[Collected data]
==> config.mk <==
export PLATFORM = sky130hd
export DESIGN_NAME = hamming_sec_decoder_flat
export DESIGN_NICKNAME = d
export VERILOG_FILES = /design/src/rtl/hsd_pkg.sv /design/src/rtl/hsd_ifs.sv /design/src/rtl/hamming_sec_decoder.sv /design/src/rtl/hsd_mask_stage.sv /design/src/rtl/hsd_syn_stage.sv /design/src/rtl/hsd_fix_stage.sv /design/src/flat_wrapper.sv
export VERILOG_INCLUDE_DIRS = /design/src /design/src/rtl
export SDC_FILE = /design/constraint.sdc
export NUM_CORES = 1
export LEC_CHECK = 0
export BUFFER_PORTS_ARGS = -buffer_cell sky130_fd_sc_hd__buf_2
export CORE_ASPECT_RATIO = 1.75
export CORE_MARGIN = 2
export CORE_UTILIZATION = 51
export DETAILED_ROUTE_END_ITERATION = 8
export PLACE_DENSITY = 0.77
export SYNTH_ARGS = -nofsm -noshare
export SYNTH_HDL_FRONTEND = slang
export SYNTH_HIERARCHICAL = 1
export SYNTH_SLANG_ARGS = --single-unit
==> constraint.sdc <==
create_clock -name clk -period 4.48 [get_ports clk]
set_input_delay 1.344 -clock clk [delete_from_list [all_inputs] [get_ports clk]]
set_output_delay 1.344 -clock clk [all_outputs]
set_load 0.01 [all_outputs]
==> src/rtl/hamming_sec_decoder_macros.svh <==
// Assertion macros shared by the Hamming SEC decoder RTL.
// Included by files that carry concurrent assertions; depends on nothing.
`ifndef HAMMING_SEC_DECODER_MACROS_SVH
`define HAMMING_SEC_DECODER_MACROS_SVH

// The consequent must hold in the same cycle as the antecedent.
`define HSD_ASSERT_SAME(label, clk, rst_n, ante, cons, msg) \
	label: assert property (@(posedge clk) disable iff (!(rst_n)) (ante) |-> (cons)) \
		else $error(msg);

// The consequent must hold in the cycle after the antecedent.
`define HSD_ASSERT_NEXT(label, clk, rst_n, ante, cons, msg) \
	label: assert property (@(posedge clk) disable iff (!(rst_n)) (ante) |=> (cons)) \
		else $error(msg);

`endif

==> src/rtl/hsd_pkg.sv <==
// Shared widths, control types and bit-mapping functions of the Hamming SEC decoder.
// Used by the interfaces, the pipeline stages and the top level; depends on nothing.
`default_nettype none

package hsd_pkg;

	localparam int CODE_W        = 63;
	localparam int LEN_W         = 6;
	localparam int SYN_W         = 6;
	localparam int DATA_W        = 57;
	localparam int MAX_CODE_BITS_DEF = 63;
	localparam logic [LEN_W-1:0] LEN_RESET = 6'd7;

	// Control that travels with each item through the pipeline.
	typedef struct packed {
		logic             valid;
		logic [LEN_W-1:0] len;
	} hsd_ctrl_t;

	// Positions k (1-based) whose index has bit bit_idx set; position k is bit k-1.
	function automatic logic [CODE_W-1:0] parity_mask(input int unsigned bit_idx);
		logic [CODE_W-1:0] m;
		m = '0;
		for (int k = 1; k <= CODE_W; k++) begin
			m[k-1] = ((k >> bit_idx) & 1) != 0;
		end
		return m;
	endfunction

	// Packs the positions that are not powers of two, lowest position first.
	function automatic logic [DATA_W-1:0] pack_data(input logic [CODE_W-1:0] w);
		logic [DATA_W-1:0] d;
		int                n;
		d = '0;
		n = 0;
		for (int k = 1; k <= CODE_W; k++) begin
			if ((k & (k - 1)) != 0) begin
				d[n] = w[k-1];
				n++;
			end
		end
		return d;
	endfunction

endpackage

`default_nettype wire

==> src/rtl/hsd_ifs.sv <==
// Valid/ready channel interfaces of the Hamming SEC decoder: received words in, results out.
// Depends on hsd_pkg for the payload widths.
`default_nettype none

interface hsd_word_if import hsd_pkg::*; ();
	logic              valid;
	logic              ready;
	logic [CODE_W-1:0] received_word;

	modport source (output valid, output received_word, input ready);
	modport sink (input valid, input received_word, output ready);
endinterface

WHAT NEEDS TO BE DONE
Each line above must be returned exactly as written.

SOLUTION TO THE PROBLEM
==> config.mk <==
export PLATFORM = sky130hd
export DESIGN_NAME = hamming_sec_decoder_flat
export DESIGN_NICKNAME = d
export VERILOG_FILES = /design/src/rtl/hsd_pkg.sv /design/src/rtl/hsd_ifs.sv /design/src/rtl/hamming_sec_decoder.sv /design/src/rtl/hsd_mask_stage.sv /design/src/rtl/hsd_syn_stage.sv /design/src/rtl/hsd_fix_stage.sv /design/src/flat_wrapper.sv
export VERILOG_INCLUDE_DIRS = /design/src /design/src/rtl
export SDC_FILE = /design/constraint.sdc
export NUM_CORES = 1
export LEC_CHECK = 0
export BUFFER_PORTS_ARGS = -buffer_cell sky130_fd_sc_hd__buf_2
export CORE_ASPECT_RATIO = 1.75
export CORE_MARGIN = 2
export CORE_UTILIZATION = 51
export DETAILED_ROUTE_END_ITERATION = 8
export PLACE_DENSITY = 0.77
export SYNTH_ARGS = -nofsm -noshare
export SYNTH_HDL_FRONTEND = slang
export SYNTH_HIERARCHICAL = 1
export SYNTH_SLANG_ARGS = --single-unit
==> constraint.sdc <==
create_clock -name clk -period 4.48 [get_ports clk]
set_input_delay 1.344 -clock clk [delete_from_list [all_inputs] [get_ports clk]]
set_output_delay 1.344 -clock clk [all_outputs]
set_load 0.01 [all_outputs]
==> src/rtl/hamming_sec_decoder_macros.svh <==
// Assertion macros shared by the Hamming SEC decoder RTL.
// Included by files that carry concurrent assertions; depends on nothing.
`ifndef HAMMING_SEC_DECODER_MACROS_SVH
`define HAMMING_SEC_DECODER_MACROS_SVH

// The consequent must hold in the same cycle as the antecedent.
`define HSD_ASSERT_SAME(label, clk, rst_n, ante, cons, msg) \
	label: assert property (@(posedge clk) disable iff (!(rst_n)) (ante) |-> (cons)) \
		else $error(msg);

// The consequent must hold in the cycle after the antecedent.
`define HSD_ASSERT_NEXT(label, clk, rst_n, ante, cons, msg) \
	label: assert property (@(posedge clk) disable iff (!(rst_n)) (ante) |=> (cons)) \
		else $error(msg);

`endif

==> src/rtl/hsd_pkg.sv <==
// Shared widths, control types and bit-mapping functions of the Hamming SEC decoder.
// Used by the interfaces, the pipeline stages and the top level; depends on nothing.
`default_nettype none

package hsd_pkg;

	localparam int CODE_W        = 63;
	localparam int LEN_W         = 6;
	localparam int SYN_W         = 6;
	localparam int DATA_W        = 57;
	localparam int MAX_CODE_BITS_DEF = 63;
	localparam logic [LEN_W-1:0] LEN_RESET = 6'd7;

	// Control that travels with each item through the pipeline.
	typedef struct packed {
		logic             valid;
		logic [LEN_W-1:0] len;
	} hsd_ctrl_t;

	// Positions k (1-based) whose index has bit bit_idx set; position k is bit k-1.
	function automatic logic [CODE_W-1:0] parity_mask(input int unsigned bit_idx);
		logic [CODE_W-1:0] m;
		m = '0;
		for (int k = 1; k <= CODE_W; k++) begin
			m[k-1] = ((k >> bit_idx) & 1) != 0;
		end
		return m;
	endfunction

	// Packs the positions that are not powers of two, lowest position first.
	function automatic logic [DATA_W-1:0] pack_data(input logic [CODE_W-1:0] w);
		logic [DATA_W-1:0] d;
		int                n;
		d = '0;
		n = 0;
		for (int k = 1; k <= CODE_W; k++) begin
			if ((k & (k - 1)) != 0) begin
				d[n] = w[k-1];
				n++;
			end
		end
		return d;
	endfunction

endpackage

`default_nettype wire

==> src/rtl/hsd_ifs.sv <==
// Valid/ready channel interfaces of the Hamming SEC decoder: received words in, results out.
// Depends on hsd_pkg for the payload widths.
`default_nettype none

interface hsd_word_if import hsd_pkg::*; ();
	logic              valid;
	logic              ready;
	logic [CODE_W-1:0] received_word;

	modport source (output valid, output received_word, input ready);
	modport sink (input valid, input received_word, output ready);
endinterface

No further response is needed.